John Constantine is one of those comic characters a lot of people have written, but relatively few have really gotten right, like Wolverine or Paste Pot Pete. Originally cooked up by our old friend Alan Moore for his seminal (which is to say, bloody insane) run on “Swamp Thing”, Constantine is easily described as an “urban magus” but more accurately described as “a burned out, hard boiled ex punk-rocker in a trench coat that couldn’t be more dirty if it had been dragged through every major conflict in world history, who messes about with magic and gets in over his head 99% of the time and has to squirm his way out of it, usually getting people he cares about hurt or killed in the process”.
Or just “Bastard” as his friends might say.
Constantine’s been through the hands of numerous talented writers over the years, including Warren Ellis, and currently Peter Milligan, since passing from the hands of the Great Bearded Weirdo himself. But no writer seems to have defined the character more than Irish writer Garth Ennis.
More than any other writer before him, Ennis stressed the human side of Constantine, the tired, emotionally ruined wreck of a human being that lurks behind the trench coat and quips. From the very first storyarc, which sees Constantine diagnosed with terminal cancer (like you do when you smoke enough to bring London’s smog index up every time you go out to the corner store) and racing to find a way to cure himself, the frightened, desperate Constantine seems more in the driver’s seat than the suave man of mystery he presents to the world. But of course, that doesn’t mean there aren’t times for our hero to live up to his reputation as being tougher than Sgt. Rock’s old boot and willing to do incredibly cool yet stupid things that will inevitably come back to haunt him.
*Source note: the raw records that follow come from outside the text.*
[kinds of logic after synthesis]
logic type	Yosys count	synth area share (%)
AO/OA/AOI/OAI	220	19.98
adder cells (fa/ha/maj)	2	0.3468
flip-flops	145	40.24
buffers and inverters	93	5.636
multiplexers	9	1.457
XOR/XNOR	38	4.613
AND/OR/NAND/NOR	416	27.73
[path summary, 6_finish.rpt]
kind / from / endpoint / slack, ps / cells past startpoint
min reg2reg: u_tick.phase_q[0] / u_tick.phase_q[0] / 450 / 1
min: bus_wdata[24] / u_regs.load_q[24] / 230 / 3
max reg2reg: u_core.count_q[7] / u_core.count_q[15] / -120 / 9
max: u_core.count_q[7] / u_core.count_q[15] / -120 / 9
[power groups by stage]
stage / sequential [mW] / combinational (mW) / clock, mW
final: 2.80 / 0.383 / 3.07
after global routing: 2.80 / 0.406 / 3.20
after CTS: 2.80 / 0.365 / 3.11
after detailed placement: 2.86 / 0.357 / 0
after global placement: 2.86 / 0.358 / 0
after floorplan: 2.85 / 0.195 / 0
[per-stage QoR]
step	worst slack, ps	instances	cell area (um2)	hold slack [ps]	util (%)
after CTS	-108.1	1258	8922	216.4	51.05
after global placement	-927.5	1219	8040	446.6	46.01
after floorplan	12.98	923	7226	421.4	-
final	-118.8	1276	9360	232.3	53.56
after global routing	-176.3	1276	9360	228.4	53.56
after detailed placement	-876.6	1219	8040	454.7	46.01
===== src/rtl/irda_codec_pkg.sv =====
package irda_codec_pkg;
  localparam int unsigned PHASE_W = 4;
  localparam int unsigned TICKS_PER_BIT = 1 << PHASE_W;
  typedef logic [PHASE_W-1:0] phase_t;
endpackage


===== src/rtl/irda_det_prescaler.sv =====
module irda_det_prescaler #(
  parameter int unsigned SEL_W = 3
) (
  input  logic             clk,
  input  logic             rst_n,
  input  logic [SEL_W-1:0] sel_i,
  output logic             strobe_o
);
  localparam int unsigned CNT_W = (1 << SEL_W) - 1;

  logic [CNT_W-1:0] cnt_q;
  logic [CNT_W-1:0] mask;

  always_comb begin
    for (int i = 0; i < CNT_W; i++) mask[i] = (i < int'(sel_i));
  end

  always_ff @(posedge clk or negedge rst_n) begin
    if (!rst_n) cnt_q <= '0;
    else        cnt_q <= cnt_q + 1'b1;
  end

  assign strobe_o = ((cnt_q & mask) == mask);


  div1_every_clk_chk: assert property (@(posedge clk) disable iff (!rst_n)
    (sel_i == '0) |-> strobe_o);
endmodule


===== src/rtl/irda_tx_shaper.sv =====
module irda_tx_shaper
  import irda_codec_pkg::*;
#(
  parameter int unsigned PULSE_START = 8,
  parameter int unsigned PULSE_LEN   = 3
) (
  input  logic   clk,
  input  logic   rst_n,
  input  logic   en_i,
  input  logic   bit_i,
  input  phase_t phase_i,
  output logic   line_o
);
  localparam phase_t WIN_LO = phase_t'(PULSE_START);
  localparam phase_t WIN_HI = phase_t'(PULSE_START + PULSE_LEN - 1);

  logic in_win;
  assign in_win = (phase_i >= WIN_LO) && (phase_i <= WIN_HI);

  always_ff @(posedge clk or negedge rst_n) begin
    if (!rst_n) line_o <= 1'b1;
    else        line_o <= !(en_i && !bit_i && in_win);
  end


  tx_low_from_zero_chk: assert property (@(posedge clk) disable iff (!rst_n)
    (!line_o && $past(rst_n)) |-> $past(!bit_i));
endmodule


===== src/rtl/irda_rx_qualifier.sv =====
module irda_rx_qualifier #(
  parameter int unsigned QUAL_MIN = 2
) (
  input  logic clk,
  input  logic rst_n,
  input  logic en_i,
  input  logic strobe_i,
  input  logic pin_i,
  output logic event_tog_o
);
  localparam int unsigned QW = $clog2(QUAL_MIN + 1);
  localparam logic [QW-1:0] Q_LAST = QW'(QUAL_MIN - 1);
  localparam logic [QW-1:0] Q_SAT  = QW'(QUAL_MIN);

  logic [1:0]    sync_q;
  logic [QW-1:0] low_cnt_q;

  always_ff @(posedge clk or negedge rst_n) begin
    if (!rst_n) sync_q <= 2'b11;
    else        sync_q <= {sync_q[0], pin_i};
  end

  always_ff @(posedge clk or negedge rst_n) begin
    if (!rst_n) begin
      low_cnt_q   <= '0;
      event_tog_o <= 1'b0;
    end else if (!en_i) begin
      low_cnt_q <= '0;
    end else if (strobe_i) begin
      if (sync_q[1]) begin
        low_cnt_q <= '0;
      end else begin
        if (low_cnt_q == Q_LAST) event_tog_o <= ~event_tog_o;
        if (low_cnt_q != Q_SAT)  low_cnt_q <= low_cnt_q + 1'b1;
      end
    end
  end


  qual_needs_low_chk: assert property (@(posedge clk) disable iff (!rst_n)
    (event_tog_o != $past(event_tog_o)) |-> ($past(!sync_q[1]) && $past(strobe_i)));

  qual_cnt_sat_chk: assert property (@(posedge clk) disable iff (!rst_n)
    low_cnt_q <= Q_SAT);
endmodule


===== src/rtl/irda_rx_stretcher.sv =====
module irda_rx_stretcher #(
  parameter int unsigned STRETCH_TICKS = 16
) (
  input  logic clk,
  input  logic rst_n,
  input  logic en_i,
  input  logic tick_i,
  input  logic event_tog_i,
  output logic low_o
);
  localparam int unsigned CW = $clog2(STRETCH_TICKS + 1);
  localparam logic [CW-1:0] LOAD = CW'(STRETCH_TICKS);

  logic          seen_q;
  logic [CW-1:0] cnt_q;

  always_ff @(posedge clk or negedge rst_n) begin
    if (!rst_n) begin
      seen_q <= 1'b0;
      cnt_q  <= '0;
    end else if (!en_i) begin
      seen_q <= event_tog_i;
      cnt_q  <= '0;
    end else if (tick_i) begin
      if (event_tog_i != seen_q) begin
        seen_q <= event_tog_i;
        cnt_q  <= LOAD;
      end else if (cnt_q != '0) begin
        cnt_q <= cnt_q - 1'b1;
      end
    end
  end

  assign low_o = (cnt_q != '0);


  stretch_limit_chk: assert property (@(posedge clk) disable iff (!rst_n)
    cnt_q <= LOAD);

  stretch_hold_chk: assert property (@(posedge clk) disable iff (!rst_n)
    (!tick_i && en_i) |=> $stable(cnt_q));
endmodule


===== src/rtl/irda_rzi_codec.sv =====
module irda_rzi_codec
  import irda_codec_pkg::*;
#(
  parameter int unsigned SEL_W         = 3,
  parameter int unsigned PULSE_START   = 8,
  parameter int unsigned PULSE_LEN     = 3,
  parameter int unsigned STRETCH_TICKS = TICKS_PER_BIT,
  parameter int unsigned QUAL_MIN      = 2
) (
  input  logic             clk,
  input  logic             rst_n,
  input  logic             ir_en_i,
  input  logic [SEL_W-1:0] det_div_sel_i,
  input  logic             tick16_i,
  input  logic             tx_bit_i,
  input  logic [PHASE_W-1:0] tx_phase_i,
  output logic             tx_pin_o,
  input  logic             rx_pin_i,
  output logic             rx_bit_o
);
  logic det_strobe;
  logic mod_line;
  logic ev_tog;
  logic stretch_low;

  irda_det_prescaler #(.SEL_W(SEL_W)) u_presc (
    .clk(clk), .rst_n(rst_n), .sel_i(det_div_sel_i), .strobe_o(det_strobe)
  );

  irda_tx_shaper #(.PULSE_START(PULSE_START), .PULSE_LEN(PULSE_LEN)) u_tx (
    .clk(clk), .rst_n(rst_n), .en_i(ir_en_i), .bit_i(tx_bit_i),
    .phase_i(tx_phase_i), .line_o(mod_line)
  );

  irda_rx_qualifier #(.QUAL_MIN(QUAL_MIN)) u_qual (
    .clk(clk), .rst_n(rst_n), .en_i(ir_en_i), .strobe_i(det_strobe),
    .pin_i(rx_pin_i), .event_tog_o(ev_tog)
  );

  irda_rx_stretcher #(.STRETCH_TICKS(STRETCH_TICKS)) u_str (
    .clk(clk), .rst_n(rst_n), .en_i(ir_en_i), .tick_i(tick16_i),
    .event_tog_i(ev_tog), .low_o(stretch_low)
  );

  assign tx_pin_o = ir_en_i ? mod_line : tx_bit_i;
  assign rx_bit_o = ir_en_i ? !stretch_low : rx_pin_i;


  tx_one_stays_high_chk: assert property (@(posedge clk) disable iff (!rst_n)
    (ir_en_i && tx_bit_i) |=> (tx_pin_o || !ir_en_i));
endmodule


===== config.mk =====
export PLATFORM = sky130hd
export DESIGN_NAME = irda_rzi_codec
export DESIGN_NICKNAME = d
export VERILOG_FILES = /design/src/rtl/irda_codec_pkg.sv /design/src/rtl/irda_det_prescaler.sv /design/src/rtl/irda_tx_shaper.sv /design/src/rtl/irda_rx_qualifier.sv /design/src/rtl/irda_rx_stretcher.sv /design/src/rtl/irda_rzi_codec.sv
export SDC_FILE = /design/constraint.sdc
export NUM_CORES = 1
export LEC_CHECK = 0
export ABC_AREA = 1
export BUFFER_PORTS_ARGS = -buffer_cell sky130_fd_sc_hd__buf_2
export CORE_MARGIN = 2
export CORE_UTILIZATION = 50
export CTS_CLUSTER_DIAMETER = 30
export DETAILED_ROUTE_END_ITERATION = 16
export GPL_ROUTABILITY_DRIVEN = 0
export GPL_TIMING_DRIVEN = 0
export MAX_ROUTING_LAYER = met4
export PLACE_DENSITY = 0.75
export RECOVER_POWER = 100
export SLEW_MARGIN = 30
export SYNTH_ARGS = -nofsm -noshare
export SYNTH_HDL_FRONTEND = slang
export SYNTH_HIERARCHICAL = 1
export SYNTH_SLANG_ARGS = --single-unit

===== constraint.sdc =====
create_clock -name clk -period 1.48 [get_ports clk]
set_input_delay 0.074 -clock clk [delete_from_list [all_inputs] [get_ports clk]]
set_output_delay 0.074 -clock clk [all_outputs]
set_load 0.02 [all_outputs]

==> results.md <==
- Fin crit period: 1.40 ns
- Max-slew violation count: 0
- Slowest-stage cell, CP: dfrtp_1
- Clock Latency Late Sink: 0.29 ns
- Routed vias/inst: roughly 5
- Syn Inst Count: 138
- H-tree lvl count: 1
- Die Y-Extent: 50.3 µm
- MaxCap Viol Count: 0
- Startpoint Class: register
- Total congestion overflow: 0
- R2R Path Start: u_str/cnt_q[1]
- Worst Path Max Fanout: 4
- First-pass GRT wire length: 3500 µm
- RSZ-0062 raised after global routing: true
- Met2 wire len: around 1000 µm
- Iter 0 DRT Violations: 23
- Clk buf depth: 2
- DR vias: approximately 960
- Required @ worst endpoint: 1.41 ns
- Drt pass-1 iters: 4
- M1 WL: ~840 µm
- Sequential element share of the synthesized area: 0.447
- Layout cells sized above 1: 0.229
- Metal3 WL: between 100 and 150 µm
- Crit path buf inv count: 3
- Core region area: around 2000 µm²
- Hold Path Origin: tick16_i
- Syn nets: approximately 160
- #FFs+latches synth: 19
- Peak Freq: about 700 MHz
- Worst min-delay path category: in2reg
- Post-DRT Antenna Nets: 0
- CTS tree: done
- Actual slew at the worst max-slew pin: around 1 ns
- Initial antenna violation count: 0
- Crit path from: u_str/cnt_q[1]
- Number of different library cells in the post-synthesis netlist: 20
- CP cell instances: inv_2 > ha_4 > nand3_4 > inv_2 > nand2_1 > nand2_1 > buf_6
- Power per Cell Area: roughly 1200 nW/µm²
- Status: finished clean
- DIE WIDTH: around 50 µm
- Post-DP HPWL: between 1000 and 1500 µm
- Pin count of the biggest net entering global routing: 20
- Starting Density: 0.540
- CP Class: reg2out
- IO buf count: 14
- Fin. Hold Viols: 0
- CP peak stage delay: approximately 0.40 ns
- Area grow syn2layout: 21.4%
- Uppermost layer routed: met3
- TritonCTS Buffers: 3
- # IOs: 15
- Netlist Area Pre-Place: ~1100 µm²
- Pre-CTS setup slack: 0.122 ns
- VDD IR max: around 0.87 mV
- Drt total wl: around 2000 µm
- CP Capture Type: output pin
- Total negative slack: 0 ns
- Drt drc: 0
- Overall power: approximately 1.6 mW
- # diodes: 0
- Skew final: around 0.0037 ns
- Die area: 2530 µm²
- Vias in the first global route: roughly 900
- Slew headroom: 0.340
- Arr. time, crit path: around 1.3 ns
- Clk sinks: 19
- Crit path max-delay family: flip-flops
- Root Buffer: clkbuf_4
- DP Area: 1170 µm²
- Final worst path period share: 0.944
- Post-Syn Area per Cell: 7.76 µm²
- Std cell rows: 16
- Final net count: between 150 and 200
- Worst-path clk slew: between 0.1 and 0.15 ns
- Final Cell Area: 1300 µm²
- Setup WS post-layout: about 0.083 ns
- Leak Pwr: just under 0.7 nW
- Drt wl/cell: slightly above 10 µm
- R2R setup slack: ~0.13 ns
- Fin util: 0.656
- Synth Warn #: 6
- GRT Util Overall: 0.184
- Endpoints failing setup: 0
layout by cell type (no fill, tap or decap):
master,instances
o21ai_0,3
nand4_1,2
nor2_4,1
clkbuf_4,3
nand3b_1,1
nand2_1,48
dfstp_2,3
nand3_1,12
dfrtp_1,16
xor2_1,5
ha_1,3
dlygate4sd3_1,4
inv_1,19
ha_4,1
nor2_2,2
or2_0,1
nand2_2,1
o21ai_2,1
nor2_1,11
nand2_4,1
clkbuf_1,2
xnor2_1,1
buf_6,1
buf_2,11
nand3_4,1
or2_4,1
clkinv_2,1
inv_2,4
buf_4,6
worst min-delay path, cell delays in order:
cell and delay (ns):
buf_2 0.08, or2_4 0.14, o21ai_0 0.08
report_power, final:
part / leakage, nW / internal (mW) / switching (mW) / total, mW
Combinational: 0.443 / 0.333 / 0.369 / 0.702
Clock: 0.0177 / 0.100 / 0.159 / 0.260
Sequential: 0.235 / 0.589 / 0.0532 / 0.642
flip-flops by register name (all words and copies together), names as in the netlist:
name,count
u_str/cnt_q,5
u_presc/cnt_q,7
u_tx/line_o,1
u_qual/event_tog_o,1
u_str/seen_q,1
u_qual/sync_q,2
u_qual/low_cnt_q,2
cell families (layout without fill, tap and decap cells):
kind of cell	count (synthesis)	in the layout	share of synthesized area
simple gates	82	82	0.350
fa+ha+maj	4	4	0.0467
compound gates	4	4	0.0257
xor+xnor	6	6	0.0491
buf+inv	23	51	0.0806
flops	19	19	0.447
metrics by stage:
stage / instances / hold slack (ns)
6_report: 193 / 0.118
5_1_grt: 193 / 0.114
4_1_cts: 188 / 0.118
3_5_place_dp: 179 / 0.0393
3_3_place_gp: 179 / 0.0367
2_1_floorplan: 138 / -0.222
timing repair:
item                                    CTS  global route
endpoints found under the setup margin    1             4
hold endpoints to repair                 18             0
hold buffers                              4             0
buffers inserted                          1             5
pin swaps                                 0             2
gates resized for setup                   6             5
Yosys cell counts:
library cell,count,area (µm²)
inv_2,1,3.75
inv_1,22,82.6
nand2_1,46,173
nand3b_1,1,7.51
xor2_1,5,43.8
nand2_4,3,33.8
o21ai_2,2,17.5
xnor2_1,1,8.76
o21ai_0,2,10.0
ha_1,4,50.1
dfrtp_1,16,400
nor2_2,2,12.5
nand3_1,12,60.1
or2_4,1,8.76
dfstp_2,3,78.8
nand2_2,1,6.26
nand3_2,1,10.0
nor2_1,12,45.0
nand4_1,2,12.5
or2_0,1,6.26
routing by layer:
layer	track usage	up-vias
li1	-	478
met4	0.0417	0
met3	0.0357	0
met1	0.213	441
met2	0.329	43
met5	-	-
area by class of cell:
| type | instances | area, µm² |
|---|---|---|
| clock buffers | 3 | 22.5 |
| clock inverters | 1 | 5.00 |
| fillers | 167 | 682 |
| well taps | 27 | 33.8 |
| inverters | 23 | 86.3 |
| multi-input cells | 96 | 514 |
| repair buffers | 24 | 159 |
| flip-flops and latches | 19 | 479 |
worst paths after layout:
path                                    end  depth (start not counted)
max                                rx_bit_o                          7
min                            u_str/seen_q                          3
max reg2reg                  u_str/cnt_q[0]                          8
min reg2reg                u_qual/sync_q[1]                          0
max in group asynchronous  u_presc/cnt_q[2]                          2
min in group asynchronous      u_str/seen_q                          2
Note: power is estimated with default switching activity, not from simulation.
Ennis manages to bring the same tone he would bring to his run on Marvel’s “Punisher” series years later. Some times, it can be rife pitch black comedy, like the “Damnation’s Flame” storyline, which sees Constantine wandering a metaphysical America with the spirit of JFK (Who speaks only in campaign speeches and is constantly holding together his own shattered skull). But just as often Ennis will switch gears into seriousville, like with the heart wrenching “Homeland”, the final issue of the run, which dispenses with supernatural shenanigans and even Constantine himself to tell a story of a broken family in war-torn Belfast. Ennis manages to walk that razor-thin tightrope between making a book fun and enjoyable, but also emotionally draining, like a weekend of Nicolas Winding-Refn movies where someone occasionally kicks Satan in the junk.
Art wise, the two talents most responsible for making Ennis’ turn on “Hellblazer” a visual treat are William Simpson, who worked on the first two volumes, and Ennis’ future “Preacher” collaborator Steve Dillon. Of the two, Simpson has what could probably be called more of a “classic Vertigo” look, often using monochromatic panels and simple compositions. Dillon, by contrast, tends to go for more detail, using a wider colour pallet and a greater emphasis on detail. Which one you prefer is really an apples and oranges deal.
If you’re looking to bust into the wide, scary world of classic Vertigo comics, Garth Ennis’ Hellblazer is about as good a place to start as any. Just imagine a movie where Guy Ritchie teams up with Neil Jordan with Clive Barker whispering horrible things in their ears from the shadows, then split that up into a six volume comic. And then take a mild hallucinogen or two, might as well do this thing right.